* **EXERCISE DATA**
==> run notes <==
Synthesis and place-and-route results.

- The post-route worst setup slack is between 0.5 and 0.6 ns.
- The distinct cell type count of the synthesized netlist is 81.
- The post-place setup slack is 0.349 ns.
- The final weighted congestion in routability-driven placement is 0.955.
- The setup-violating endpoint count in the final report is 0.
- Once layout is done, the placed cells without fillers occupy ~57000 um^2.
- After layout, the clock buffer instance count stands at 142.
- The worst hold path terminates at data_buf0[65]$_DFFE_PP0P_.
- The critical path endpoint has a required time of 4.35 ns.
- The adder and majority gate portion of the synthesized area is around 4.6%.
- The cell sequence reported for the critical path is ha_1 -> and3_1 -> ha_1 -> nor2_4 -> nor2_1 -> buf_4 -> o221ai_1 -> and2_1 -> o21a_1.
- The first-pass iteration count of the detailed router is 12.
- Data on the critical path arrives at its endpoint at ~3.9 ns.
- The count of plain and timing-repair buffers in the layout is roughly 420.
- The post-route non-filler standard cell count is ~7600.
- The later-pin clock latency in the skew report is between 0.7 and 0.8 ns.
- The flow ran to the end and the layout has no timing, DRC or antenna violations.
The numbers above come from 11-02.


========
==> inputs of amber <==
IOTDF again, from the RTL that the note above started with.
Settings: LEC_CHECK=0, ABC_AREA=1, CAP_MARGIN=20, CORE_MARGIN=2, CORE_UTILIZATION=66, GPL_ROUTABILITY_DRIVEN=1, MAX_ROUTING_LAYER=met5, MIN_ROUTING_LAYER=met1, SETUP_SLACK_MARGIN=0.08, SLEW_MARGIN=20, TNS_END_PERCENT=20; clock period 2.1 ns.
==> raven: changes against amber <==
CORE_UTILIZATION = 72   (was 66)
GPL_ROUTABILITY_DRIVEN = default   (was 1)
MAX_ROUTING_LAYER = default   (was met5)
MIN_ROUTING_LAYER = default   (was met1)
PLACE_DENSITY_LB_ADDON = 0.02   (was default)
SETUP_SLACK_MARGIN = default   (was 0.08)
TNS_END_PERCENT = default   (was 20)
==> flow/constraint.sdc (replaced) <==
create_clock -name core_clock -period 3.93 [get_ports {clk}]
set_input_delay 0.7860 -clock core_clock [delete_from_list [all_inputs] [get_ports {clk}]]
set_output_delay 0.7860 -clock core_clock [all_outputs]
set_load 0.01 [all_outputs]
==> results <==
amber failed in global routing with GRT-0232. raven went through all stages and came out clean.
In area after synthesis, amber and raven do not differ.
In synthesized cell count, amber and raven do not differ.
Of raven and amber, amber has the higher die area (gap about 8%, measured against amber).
==> flow/design.v (excerpt) <==
module CPU(
				clk,
			  rst_n,
		   IO_stall,
         awid_m_inf,
       awaddr_m_inf,
       awsize_m_inf,
      awburst_m_inf,
        awlen_m_inf,
      awvalid_m_inf,
      awready_m_inf,
        wdata_m_inf,
        wlast_m_inf,
       wvalid_m_inf,
       wready_m_inf,
          bid_m_inf,
        bresp_m_inf,
       bvalid_m_inf,
       bready_m_inf,
         arid_m_inf,
       araddr_m_inf,
        arlen_m_inf,
       arsize_m_inf,
      arburst_m_inf,
      arvalid_m_inf,
      arready_m_inf, 
          rid_m_inf,
        rdata_m_inf,
        rresp_m_inf,
        rlast_m_inf,
       rvalid_m_inf,
       rready_m_inf 
);
Size in the first run: about 3100 cells after synthesis, roughly 420 flip-flops, ~230 I/O pins, roughly 0.029 mm2 of cells after synthesis.
==> flow/config.mk <==
export PLATFORM = sky130hd
export DESIGN_NAME = CPU
export DESIGN_NICKNAME = CPU
export VERILOG_FILES = /design/flow/design.v
export SDC_FILE = /design/flow/constraint.sdc
export NUM_CORES = 4
export LEC_CHECK = 0
export CAP_MARGIN = 30
export CORE_MARGIN = 2
export CORE_UTILIZATION = 43
export CTS_CLUSTER_DIAMETER = 166
export CTS_CLUSTER_SIZE = 11
export GPL_ROUTABILITY_DRIVEN = 0
export HOLD_SLACK_MARGIN = 0.03
export SETUP_SLACK_MARGIN = -0.12
export SLEW_MARGIN = 20
export TNS_END_PERCENT = 75
==> flow/constraint.sdc <==
create_clock -name core_clock -period 3.8 [get_ports {clk}]
set_input_delay 0.7600 -clock core_clock [delete_from_list [all_inputs] [get_ports {clk}]]
set_output_delay 0.7600 -clock core_clock [all_outputs]
set_load 0.01 [all_outputs]
run.sh (not shown) runs the stock make flow with config.mk's settings and CLKGATE_MAP_FILE=.
The baseline finished with setup timing left.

* **WHAT THIS TASK INVOLVES**
Output all of the data without altering a single line.

* **ANSWER TO THIS PROBLEM**
==> run notes <==
Synthesis and place-and-route results.

- The post-route worst setup slack is between 0.5 and 0.6 ns.
- The distinct cell type count of the synthesized netlist is 81.
- The post-place setup slack is 0.349 ns.
- The final weighted congestion in routability-driven placement is 0.955.
- The setup-violating endpoint count in the final report is 0.
- Once layout is done, the placed cells without fillers occupy ~57000 um^2.
- After layout, the clock buffer instance count stands at 142.
- The worst hold path terminates at data_buf0[65]$_DFFE_PP0P_.
- The critical path endpoint has a required time of 4.35 ns.
- The adder and majority gate portion of the synthesized area is around 4.6%.
- The cell sequence reported for the critical path is ha_1 -> and3_1 -> ha_1 -> nor2_4 -> nor2_1 -> buf_4 -> o221ai_1 -> and2_1 -> o21a_1.
- The first-pass iteration count of the detailed router is 12.
- Data on the critical path arrives at its endpoint at ~3.9 ns.
- The count of plain and timing-repair buffers in the layout is roughly 420.
- The post-route non-filler standard cell count is ~7600.
- The later-pin clock latency in the skew report is between 0.7 and 0.8 ns.
- The flow ran to the end and the layout has no timing, DRC or antenna violations.
The numbers above come from 11-02.


========
==> inputs of amber <==
IOTDF again, from the RTL that the note above started with.
Settings: LEC_CHECK=0, ABC_AREA=1, CAP_MARGIN=20, CORE_MARGIN=2, CORE_UTILIZATION=66, GPL_ROUTABILITY_DRIVEN=1, MAX_ROUTING_LAYER=met5, MIN_ROUTING_LAYER=met1, SETUP_SLACK_MARGIN=0.08, SLEW_MARGIN=20, TNS_END_PERCENT=20; clock period 2.1 ns.
==> raven: changes against amber <==
CORE_UTILIZATION = 72   (was 66)
GPL_ROUTABILITY_DRIVEN = default   (was 1)
MAX_ROUTING_LAYER = default   (was met5)
MIN_ROUTING_LAYER = default   (was met1)
PLACE_DENSITY_LB_ADDON = 0.02   (was default)
SETUP_SLACK_MARGIN = default   (was 0.08)
TNS_END_PERCENT = default   (was 20)
==> flow/constraint.sdc (replaced) <==
create_clock -name core_clock -period 3.93 [get_ports {clk}]
set_input_delay 0.7860 -clock core_clock [delete_from_list [all_inputs] [get_ports {clk}]]
set_output_delay 0.7860 -clock core_clock [all_outputs]
set_load 0.01 [all_outputs]
==> results <==
amber failed in global routing with GRT-0232. raven went through all stages and came out clean.
In area after synthesis, amber and raven do not differ.
In synthesized cell count, amber and raven do not differ.
Of raven and amber, amber has the higher die area (gap about 8%, measured against amber).
==> flow/design.v (excerpt) <==
module CPU(
				clk,
			  rst_n,
		   IO_stall,
         awid_m_inf,
       awaddr_m_inf,
       awsize_m_inf,
      awburst_m_inf,
        awlen_m_inf,
      awvalid_m_inf,
      awready_m_inf,
        wdata_m_inf,
        wlast_m_inf,
       wvalid_m_inf,
       wready_m_inf,
          bid_m_inf,
        bresp_m_inf,
       bvalid_m_inf,
       bready_m_inf,
         arid_m_inf,
       araddr_m_inf,
        arlen_m_inf,
       arsize_m_inf,
      arburst_m_inf,
      arvalid_m_inf,
      arready_m_inf, 
          rid_m_inf,
        rdata_m_inf,
        rresp_m_inf,
        rlast_m_inf,
       rvalid_m_inf,
       rready_m_inf 
);
Size in the first run: about 3100 cells after synthesis, roughly 420 flip-flops, ~230 I/O pins, roughly 0.029 mm2 of cells after synthesis.
==> flow/config.mk <==
export PLATFORM = sky130hd
export DESIGN_NAME = CPU
export DESIGN_NICKNAME = CPU
export VERILOG_FILES = /design/flow/design.v
export SDC_FILE = /design/flow/constraint.sdc
export NUM_CORES = 4
export LEC_CHECK = 0
export CAP_MARGIN = 30
export CORE_MARGIN = 2
export CORE_UTILIZATION = 43
export CTS_CLUSTER_DIAMETER = 166
export CTS_CLUSTER_SIZE = 11
export GPL_ROUTABILITY_DRIVEN = 0
export HOLD_SLACK_MARGIN = 0.03
export SETUP_SLACK_MARGIN = -0.12
export SLEW_MARGIN = 20
export TNS_END_PERCENT = 75
==> flow/constraint.sdc <==
create_clock -name core_clock -period 3.8 [get_ports {clk}]
set_input_delay 0.7600 -clock core_clock [delete_from_list [all_inputs] [get_ports {clk}]]
set_output_delay 0.7600 -clock core_clock [all_outputs]
set_load 0.01 [all_outputs]
run.sh (not shown) runs the stock make flow with config.mk's settings and CLKGATE_MAP_FILE=.
The baseline finished with setup timing left.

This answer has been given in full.